However, because b will always be a container of objects of type Float64 (because you defined it as a constant), you cannot put a String into it:

julia> b[2] = "tata"
ERROR: MethodError: Cannot `convert` an object of type String to an object of type Float64
Closest candidates are:
  convert(::Type{T}, ::T) where T<:Number at number.jl:6
  convert(::Type{T}, ::Number) where T<:Number at number.jl:7
  convert(::Type{T}, ::Base.TwicePrecision) where T<:Number at twiceprecision.jl:250
  ...
Stacktrace:
 [1] setindex!(A::Vector{Float64}, x::String, i1::Int64)
   @ Base ./array.jl:839
 [2] top-level scope
   @ REPL[32]:1

This constant-ness of the type of the object is what allows the compiler to produce efficient code.

4 Likes

Woohoo! Being able to change a, b and c even though declared as global constants means I can have my cake and eat it too. Thanks, this just saved me from all of the workarounds I was considering!

1 Like

I think you are right about the method and how it could be improved. This code was the result of a 1-hour lecture demonstration for a numerical analysis course (including the crazy CAS stuff in Mathematica to create the functions fG and fDG).

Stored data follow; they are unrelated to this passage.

`config.mk`:
```
export PLATFORM = sky130hd
export DESIGN_NAME = perf_report_header_formatter
export DESIGN_NICKNAME = d
export VERILOG_FILES = /design/src/hdl/perf_report_pkg.sv /design/src/hdl/render_tick_counter.sv /design/src/hdl/requester_encoder.sv /design/src/hdl/perf_report_header_formatter.sv
export SDC_FILE = /design/constraint.sdc
export NUM_CORES = 2
export LEC_CHECK = 0
export CAP_MARGIN = 20
export CORE_AREA = 2 2 390 392
export DETAILED_ROUTE_END_ITERATION = 8
export DIE_AREA = 0 0 392 394
export DONT_BUFFER_PORTS = 1
export GPL_TIMING_DRIVEN = 0
export SLEW_MARGIN = 40
export SYNTH_ARGS = -nofsm -noshare
export SYNTH_HDL_FRONTEND = slang
export SYNTH_SLANG_ARGS = --single-unit
```
`constraint.sdc`:
```
create_clock -name sys_clk_i -period 2.7 [get_ports sys_clk_i]
set_clock_uncertainty 0.1 [all_clocks]
set_input_delay 0.54 -clock sys_clk_i [delete_from_list [all_inputs] [get_ports sys_clk_i]]
set_output_delay 0.54 -clock sys_clk_i [all_outputs]
set_load 0.05 [all_outputs]
```
`src/hdl/perf_report_pkg.sv`:
```
`default_nettype none
package perf_report_pkg;
   // Register offsets (byte addresses)
   localparam logic [7:0] CTRL_OFS = 8'h00;
   localparam logic [7:0] TRIG_OFS = 8'h04;
   localparam logic [7:0] STAT_OFS = 8'h08;
   localparam logic [7:0] TICK_OFS = 8'h0c;
   // Control register fields and reset value
   localparam int CTRL_EN_BIT = 0;
   localparam int CTRL_CCS_LSB = 1;
   localparam int CTRL_CTXOBS_BIT = 3;
   localparam logic [31:0] CTRL_RST = 32'h0000_0001;
   // Trigger register fields and reset value
   localparam int TRIG_THR1_BIT = 0;
   localparam int TRIG_THR2_BIT = 1;
   localparam int TRIG_MMIO_BIT = 2;
   localparam logic [1:0] TRIG_RST = 2'h0;
   // Report header word fields
   localparam int HDR_DELAYED_BIT = 47;
   localparam int HDR_CCS_SEL_LSB = 36;
   localparam int HDR_CCS_ID_LSB = 36;
   localparam int HDR_CCS_ID_W = 11;
   localparam int HDR_SRC_LSB = 26;
   localparam int HDR_CAUSE_LSB = 19;
   localparam int HDR_START_BIT = 18;
   localparam int HDR_THR_BIT = 17;
   localparam int HDR_CTXV_BIT = 16;
   // Cause bits
   localparam int CAUSE_W = 7;
   localparam int CAUSE_TRIG1 = 1;
   localparam int CAUSE_TRIG2 = 2;
   localparam int CAUSE_MMIO = 6;
   // Requester code groups
   localparam logic [2:0] SRC_GRP_OTHER = 3'h0;
   localparam logic [2:0] SRC_GRP_STREAM = 3'h1;
   localparam logic [2:0] SRC_GRP_SHADER = 3'h2;
   localparam logic [2:0] SRC_IDX_HOST = 3'h1;
   localparam logic [2:0] SRC_STREAM_MAX = 3'h2;
   localparam logic [2:0] SRC_SHADER_MAX = 3'h6;
   localparam logic [2:0] SRC_MEDIA_MAX = 3'h2;
   localparam logic [2:0] SRC_COMPUTE_IDX = 3'h1;
   // Record layout
   localparam int HDR_DWORDS = 8;
   localparam int BOOL_CNT = 8;
   localparam int CUST_CNT = 8;

   typedef enum logic [2:0] {
      REQ_OTHER = 3'h0,
      REQ_HOST = 3'h1,
      REQ_STREAMER = 3'h2,
      REQ_SHADER = 3'h3,
      REQ_MEDIA = 3'h4
   } req_class_e;

   typedef struct packed {
      req_class_e cls;
      logic [2:0] index;
      logic [1:0] media_slice;
      logic [10:0] ccs_id;
   } requester_s;

   typedef struct packed {
      logic [31:0] context_tag;
      logic context_valid;
      logic [55:0] elapsed_time;
   } snap_state_s;
endpackage : perf_report_pkg
`default_nettype wire

```
`src/hdl/render_tick_counter.sv`:
```
`default_nettype none
module render_tick_counter
   import perf_report_pkg::*;
#(
   parameter int WIDTH = 32
)
(
   // Clock and reset
   input wire logic sys_clk_i,
   input wire logic resetn_i,
   // Clock state
   input wire logic clocks_gated_i,
   input wire logic deep_idle_i,
   // Count
   output logic [WIDTH-1:0] count_o
);
   logic [WIDTH-1:0] count_reg;
   logic [WIDTH-1:0] count_next;

   // Frozen, not cleared, while the domain sleeps
   always_comb
   begin
      count_next = count_reg;
      if (!clocks_gated_i && !deep_idle_i)
      begin
         count_next = count_reg + {{(WIDTH-1){1'b0}}, 1'b1};
      end
   end

   always_ff @(posedge sys_clk_i or negedge resetn_i)
   begin
      if (!resetn_i)
      begin
         count_reg <= '0;
      end
      else
      begin
         count_reg <= count_next;
      end
   end

   assign count_o = count_reg;
endmodule // render_tick_counter
`default_nettype wire

```
`src/hdl/requester_encoder.sv`:
```
`default_nettype none
module requester_encoder
   import perf_report_pkg::*;
(
   // Requester description
   input wire requester_s req_i,
   // Encoded code
   output logic [5:0] code_o,
   output logic is_compute_o
);
   // Reserved codes never leave here: out of range maps to 0
   always_comb
   begin
      code_o = 6'h00;
      is_compute_o = 1'b0;
      case (req_i.cls)
         REQ_HOST: code_o = {1'b0, SRC_GRP_OTHER[1:0], SRC_IDX_HOST};
         REQ_STREAMER:
         begin
            if (req_i.index <= SRC_STREAM_MAX)
            begin
               code_o = {1'b0, SRC_GRP_STREAM[1:0], req_i.index};
               is_compute_o = (req_i.index == SRC_COMPUTE_IDX);
            end
         end
         REQ_SHADER:
         begin
            if (req_i.index <= SRC_SHADER_MAX)
            begin
               code_o = {1'b0, SRC_GRP_SHADER[1:0], req_i.index};
            end
         end
         REQ_MEDIA:
         begin
            if (req_i.index <= SRC_MEDIA_MAX)
            begin
               code_o = {1'b1, req_i.media_slice, req_i.index};
            end
         end
         default: code_o = 6'h00;
      endcase
   end
endmodule // requester_encoder
`default_nettype wire

```
`src/hdl/perf_report_header_formatter.sv`:
```
// Functional notes
// - Write a snapshot record on a request command or internal trigger firing.
// - Record carries a 32-bit free-running render clock tick count.
// - Tick count follows clock rate and holds while gated or deeply idle.
// - Record carries the 32-bit active context tag.
// - Upper dword of the context slot is reserved zero.
// - Record a 56-bit elapsed time, low dword 31:0, high dword 55:32.
// - Header bit 47 flags a delayed report.
// - Context observation mode puts selected compute streamer id in bits 37:36.
// - Header bits 31:26 hold the 6-bit requester code.
// - Bits 25:19 hold cause: timer, trigger one, trigger two, context switch.
// - Cause bit 4 run-control fall, bit 5 clock ratio, bit 6 register trigger.
// - Bit 18 is start-event status of trigger one or two by cause.
// - Trigger one wins when both set; trigger one is the default.
// - Bit 17 is threshold enable with the same selection as bit 18.
// - Code 000000 for other sources, 000001 for host processor.
// - Streamers use 001xxx, 0 to 2; compute streamer also fills bits 46:36.
// - Shader stages use 010xxx, 0 to 6; 7 reserved.
// - Media sets bit 5, slice in 4:3, streamers 0 to 2.
//
// Our own choices: the plain strobed port and the placing of the registers.
`default_nettype none
module perf_report_header_formatter
   import perf_report_pkg::*;
#(
   parameter int NUM_AGG = 8
)
(
   // Clock and reset
   input wire logic sys_clk_i,
   input wire logic resetn_i,
   // Register port
   input wire logic [7:0] reg_addr_i,
   input wire logic [31:0] reg_wdata_i,
   input wire logic reg_wr_i,
   input wire logic reg_rd_i,
   output logic [31:0] reg_rdata_o,
   // Snapshot requests
   input wire logic cmd_req_i,
   input wire requester_s cmd_src_i,
   input wire logic trig_fire_i,
   input wire logic [CAUSE_W-1:0] trig_cause_i,
   input wire logic start_evt1_i,
   input wire logic start_evt2_i,
   // Live state
   input wire snap_state_s live_i,
   input wire logic clocks_gated_i,
   input wire logic deep_idle_i,
   input wire logic [NUM_AGG*32-1:0] agg_cnt_i,
   input wire logic [BOOL_CNT*32-1:0] bool_cnt_i,
   input wire logic [CUST_CNT*32-1:0] cust_cnt_i,
   // Record stream
   output logic rec_valid_o,
   output logic [31:0] rec_data_o,
   output logic rec_last_o,
   input wire logic rec_ready_i,
   output logic busy_o
);
   localparam int REC = HDR_DWORDS + NUM_AGG + BOOL_CNT + CUST_CNT;
   localparam int IW = $clog2(REC);
   localparam logic [IW-1:0] LAST_IDX = IW'(REC - 1);

   typedef enum logic [1:0] {
      ST_IDLE = 2'b00,
      ST_EMIT = 2'b01,
      ST_DRAIN = 2'b11
   } fmt_state_e;

   // Trigger one wins, and is the default
   function automatic logic pick_trig(input logic [CAUSE_W-1:0] c, input logic v1,
                                      input logic v2);
      pick_trig = (!c[CAUSE_TRIG1] && c[CAUSE_TRIG2]) ? v2 : v1;
   endfunction

   ///////////////////////////////////////////////////////////////////////////
   logic [31:0] ticks;
   logic [5:0] src_code;
   logic src_compute;

   render_tick_counter #(.WIDTH(32)) u_ticks (
      .sys_clk_i(sys_clk_i),
      .resetn_i(resetn_i),
      .clocks_gated_i(clocks_gated_i),
      .deep_idle_i(deep_idle_i),
      .count_o(ticks)
   );

   requester_encoder u_src (
      .req_i(cmd_src_i),
      .code_o(src_code),
      .is_compute_o(src_compute)
   );

   ///////////////////////////////////////////////////////////////////////////
   // Register file
   logic [31:0] ctrl_reg, ctrl_next;
   logic [1:0] thr_reg, thr_next;
   logic mmio_trig_reg, mmio_trig_next;
   logic [31:0] rdata_reg, rdata_next;
   logic pend_reg, pend_next;
   logic delayed_reg, delayed_next;
   logic [5:0] pend_src_reg, pend_src_next;
   logic pend_cmp_reg, pend_cmp_next;
   logic [CAUSE_W-1:0] pend_cause_reg, pend_cause_next;
   logic [10:0] pend_ccs_reg, pend_ccs_next;
   fmt_state_e state_reg, state_next;

   always_comb
   begin
      ctrl_next = ctrl_reg;
      thr_next = thr_reg;
      mmio_trig_next = 1'b0;
      rdata_next = 32'h0000_0000;
      if (reg_wr_i)
      begin
         case (reg_addr_i)
            CTRL_OFS: ctrl_next = reg_wdata_i;
            TRIG_OFS:
            begin
               thr_next = {reg_wdata_i[TRIG_THR2_BIT], reg_wdata_i[TRIG_THR1_BIT]};
               mmio_trig_next = reg_wdata_i[TRIG_MMIO_BIT];
            end
            default: ctrl_next = ctrl_reg;
         endcase
      end
      if (reg_rd_i)
      begin
         case (reg_addr_i)
            CTRL_OFS: rdata_next = {28'h0, ctrl_reg[3:0]};
            TRIG_OFS: rdata_next = {30'h0, thr_reg};
            STAT_OFS: rdata_next = {29'h0, delayed_reg, pend_reg, state_reg != ST_IDLE};
            TICK_OFS: rdata_next = ticks;
            default: rdata_next = 32'h0000_0000;
         endcase
      end
   end

   ///////////////////////////////////////////////////////////////////////////
   // Request collection; a request meeting a busy formatter is held and marked
   logic req_any;
   logic [CAUSE_W-1:0] req_cause;
   logic take;

   always_comb
   begin
      req_cause = trig_fire_i ? trig_cause_i : '0;
      if (mmio_trig_reg)
      begin
         req_cause[CAUSE_MMIO] = 1'b1;
      end
      req_any = ctrl_reg[CTRL_EN_BIT] && (cmd_req_i || trig_fire_i || mmio_trig_reg);
      take = (state_reg == ST_IDLE) && pend_reg;
      pend_next = pend_reg;
      delayed_next = delayed_reg;
      pend_src_next = pend_src_reg;
      pend_cmp_next = pend_cmp_reg;
      pend_cause_next = pend_cause_reg;
      pend_ccs_next = pend_ccs_reg;
      if (take)
      begin
         pend_next = 1'b0;
         delayed_next = 1'b0;
      end
      // Set wins over the take in the same cycle
      if (req_any)
      begin
         if (pend_reg && !take)
         begin
            delayed_next = 1'b1;
            pend_cause_next = pend_cause_reg | req_cause;
         end
         else
         begin
            pend_next = 1'b1;
            delayed_next = (state_reg != ST_IDLE) && !take;
            pend_cause_next = req_cause;
            pend_src_next = cmd_req_i ? src_code : 6'h00;
            pend_cmp_next = cmd_req_i && src_compute;
            pend_ccs_next = cmd_src_i.ccs_id;
         end
      end
   end

   ///////////////////////////////////////////////////////////////////////////
   // Header and record capture
   logic [63:0] hdr_word;
   logic [31:0] rec_reg [REC];
   logic [31:0] rec_next [REC];

   always_comb
   begin
      hdr_word = 64'h0;
      hdr_word[HDR_DELAYED_BIT] = delayed_reg;
      if (pend_cmp_reg)
      begin
         hdr_word[HDR_CCS_ID_LSB +: HDR_CCS_ID_W] = pend_ccs_reg;
      end
      else if (ctrl_reg[CTRL_CTXOBS_BIT])
      begin
         hdr_word[HDR_CCS_SEL_LSB +: 2] = ctrl_reg[CTRL_CCS_LSB +: 2];
      end
      hdr_word[HDR_SRC_LSB +: 6] = pend_src_reg;
      hdr_word[HDR_CAUSE_LSB +: CAUSE_W] = pend_cause_reg;
      hdr_word[HDR_START_BIT] = pick_trig(pend_cause_reg, start_evt1_i, start_evt2_i);
      hdr_word[HDR_THR_BIT] = pick_trig(pend_cause_reg, thr_reg[0], thr_reg[1]);
      hdr_word[HDR_CTXV_BIT] = live_i.context_valid;
      rec_next = rec_reg;
      if (take)
      begin
         rec_next[0] = hdr_word[31:0];
         rec_next[1] = hdr_word[63:32];
         rec_next[2] = live_i.elapsed_time[31:0];
         rec_next[3] = {8'h00, live_i.elapsed_time[55:32]};
         rec_next[4] = live_i.context_tag;
         rec_next[5] = 32'h0000_0000;
         rec_next[6] = ticks;
         rec_next[7] = 32'h0000_0000;
         for (int i = 0; i < NUM_AGG; i++)
         begin
            rec_next[HDR_DWORDS + i] = agg_cnt_i[i*32 +: 32];
         end
         for (int i = 0; i < BOOL_CNT; i++)
         begin
            rec_next[HDR_DWORDS + NUM_AGG + i] = bool_cnt_i[i*32 +: 32];
         end
         for (int i = 0; i < CUST_CNT; i++)
         begin
            rec_next[HDR_DWORDS + NUM_AGG + BOOL_CNT + i] = cust_cnt_i[i*32 +: 32];
         end
      end
   end

   ///////////////////////////////////////////////////////////////////////////
   // Output sequencer; the slot holds until the memory side takes it
   logic [IW-1:0] idx_reg, idx_next;
   logic ov_reg, ov_next;
   logic [31:0] od_reg, od_next;
   logic ol_reg, ol_next;

   always_comb
   begin
      state_next = state_reg;
      idx_next = idx_reg;
      ov_next = ov_reg;
      od_next = od_reg;
      ol_next = ol_reg;
      case (state_reg)
         ST_IDLE:
         begin
            if (take)
            begin
               idx_next = '0;
               state_next = ST_EMIT;
            end
         end
         ST_EMIT:
         begin
            if (!ov_reg || rec_ready_i)
            begin
               ov_next = 1'b1;
               od_next = rec_reg[idx_reg];
               ol_next = (idx_reg == LAST_IDX);
               idx_next = idx_reg + IW'(1);
               if (idx_reg == LAST_IDX)
               begin
                  state_next = ST_DRAIN;
               end
            end
         end
         ST_DRAIN:
         begin
            if (rec_ready_i)
            begin
               ov_next = 1'b0;
               ol_next = 1'b0;
               state_next = ST_IDLE;
            end
         end
         default: state_next = ST_IDLE;
      endcase
   end

   ///////////////////////////////////////////////////////////////////////////
   always_ff @(posedge sys_clk_i or negedge resetn_i)
   begin
      if (!resetn_i)
      begin
         ctrl_reg <= CTRL_RST;
         thr_reg <= TRIG_RST;
         mmio_trig_reg <= 1'b0;
         rdata_reg <= 32'h0000_0000;
         pend_reg <= 1'b0;
         delayed_reg <= 1'b0;
         pend_src_reg <= 6'h00;
         pend_cmp_reg <= 1'b0;
         pend_cause_reg <= '0;
         pend_ccs_reg <= 11'h000;
         state_reg <= ST_IDLE;
         idx_reg <= '0;
         ov_reg <= 1'b0;
         od_reg <= 32'h0000_0000;
         ol_reg <= 1'b0;
         for (int i = 0; i < REC; i++)
         begin
            rec_reg[i] <= 32'h0000_0000;
         end
      end
      else
      begin
         ctrl_reg <= ctrl_next;
         thr_reg <= thr_next;
         mmio_trig_reg <= mmio_trig_next;
         rdata_reg <= rdata_next;
         pend_reg <= pend_next;
         delayed_reg <= delayed_next;
         pend_src_reg <= pend_src_next;
         pend_cmp_reg <= pend_cmp_next;
         pend_cause_reg <= pend_cause_next;
         pend_ccs_reg <= pend_ccs_next;
         state_reg <= state_next;
         idx_reg <= idx_next;
         ov_reg <= ov_next;
         od_reg <= od_next;
         ol_reg <= ol_next;
         rec_reg <= rec_next;
      end
   end

   assign reg_rdata_o = rdata_reg;
   assign rec_valid_o = ov_reg;
   assign rec_data_o = od_reg;
   assign rec_last_o = ol_reg;
   assign busy_o = (state_reg != ST_IDLE);
endmodule // perf_report_header_formatter
`default_nettype wire

```
==> impl_metrics.ini <==
[outcome]
outcome = finished with violations
violations = setup timing

[hold_path]
hold_path_class = input pin to flip-flop

[cells_and_area]
layout.nets = 7065
largest_register_ffs = 916
drive_gt1_share_pct = 13.64
regArea_sq_mm = 0.02641
nFillCells = 14030
fin_cells = 8303
final_area_sq_mm = 0.06619
synthToLayoutAreaGrowth_pct = 40.03
multiInputGateArea_sq_mm = 0.02016

[detailed_routing]
drcViolationCount = 0
drt_wl_total_um = 268700
wl_per_cell_um = 32.36
viasPerCell = 5.381
firstDrtPassIters = 7
num_vias = 44680
drt_iter0_drc = 4706
antenna_left = 0

[cts]
worst_skew_pair.late_latency_ns = 0.79
path_clk_slew_ns = 0.07
root_buffer = clkbuf_16
cts_sinks = 1055
cts_made_buffers = 116
h-tree-depth = 3
cts_buffer_depth = 3
cts_tree = yes

[placement]
placed_cells = 7073
dpl_cell_area_sq_mm = 0.05044
place_congestion = 0.9408
port_buffers = 0
hpwl_um = 199500

[synthesis]
synthesis.area_sq_mm = 0.04727
yosysTopAreaCellShare_pct = 55.80
yosysWarnings = 0
synth_common_cells = nand2_1, dfrtp_1, clkbuf_1
yosysMostFrequentCell = nand2_1
yosysUniqueCellTypes = 72
synth_cells = 5023
yosys.area.top_type = dfrtp_1
synth_nets = 5960
yosys-top-cells-area = dfrtp_1, nand2_1, mux4_2
ys_seq_area_share_pct = 55.86
synth_ff_type = dfrtp_1
synthArstFlopShare_pct = 100.0
syn_area_per_cell_sq_um = 9.410
synth_edf_count = 0
ys_seq_elements = 1055

[sta]
hold_violations = 0
slew_viol_final = 0
hold_slack_ns = 0.07714
worst_slack_ns = -0.1043
finalCritPeriodShare_pct = 103.9
min_period_ns = 2.804
finalSetupViolations = 23
max_freq_ghz = 0.3566
rsz0062_at_grt = yes
relSlewSlack_pct = 43.45
tns_ns = -1.089
tightest_slew_ns = 0.8483

[die]
die_w_um = 392
die_area_sq_mm = 0.1544
rows = 143
die_h_um = 394
coreArea_sq_mm = 0.1507
initial_core_util_pct = 31.37
io_pins = 1001

[run]
maxCapViolCount = 0

[worst_setup_path]
arrival_ns = 3.37
cp_slowest_stage_delay_ns = 0.59
crit_path_start_kind = flip-flop
crit_slowest_cell = mux4_2
crit_required_ns = 3.26
worst-path-max-fanout = 7
path_cells = buf_6, buf_16, buf_16, buf_16, buf_6, mux4_2, mux4_2, o221a_1
cp_common_cell = buf_16
crit_path_end_kind = flip-flop
critical_path_class = flip-flop to flip-flop

[grt]
grtUsageTotal_pct = 34.17
grt_pass1_vias = 45660
grt_overflow = 0
antenna_found_initial = 78
grt_max_degree = 119
grt_pass1_wl_um = 360600

[power]
powerDensity_mw_per_mm2 = 1023
ir_drop_mv = 0.7120
p_leak_uw = 0.02884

Since this is only a 6x6 matrix, it’s not clear to me whether switching to a quasi-Newton’s method would be more efficient, especially as the goal is to solve for the k1 and k2 in the IRK step to machine precision in order to preserve energy.

Do you have a good reference for manifold-projection schemes? My impression is that methods like IRK Gauss-Legendre also work well when a dissipative perturbation is added to the dynamics. Again thanks for the ideas.

My main concern was the programming language, but I’ve learned much more!

Damn right!

Most of the implicit IVP codes I know about compute and factor Jacobians only when the number of Newton iterations per time step exceeds 3. I think the number 3 came from Gear’s code decades ago. You adjust time step and order for stability and accuracy and fiddle with the nonlinear solver to avoid Jacobian work.

My recollection is that I need about 3 to 4 Newton iterations to solve k1 and k2 to machine precision. If I don’t, then energy is not conserved to machine precision, which was the point in the first place.

In particular, the tradeoff in the precision of the computation of k1 and k2 relates not just to the precision of the resulting approximation y, but also to the precision with which energy is conserved. From what I understand, by using a conservative IRK scheme, these two aspects of the approximate solution can be decoupled.

Just be careful because while that can be efficient, it makes the code harder to debug and less portable, since the behaviour of your functions will depend on the global variables. Parameters, closures, etc, are safer in that way.

5 Likes

Could it be that your time steps are too long and/or your predictor is having trouble? Four Newtons/time step is not bad if there is a reason.

In many, but not all, cases one would reduce the time step if the nonlinear solver was taking too many steps.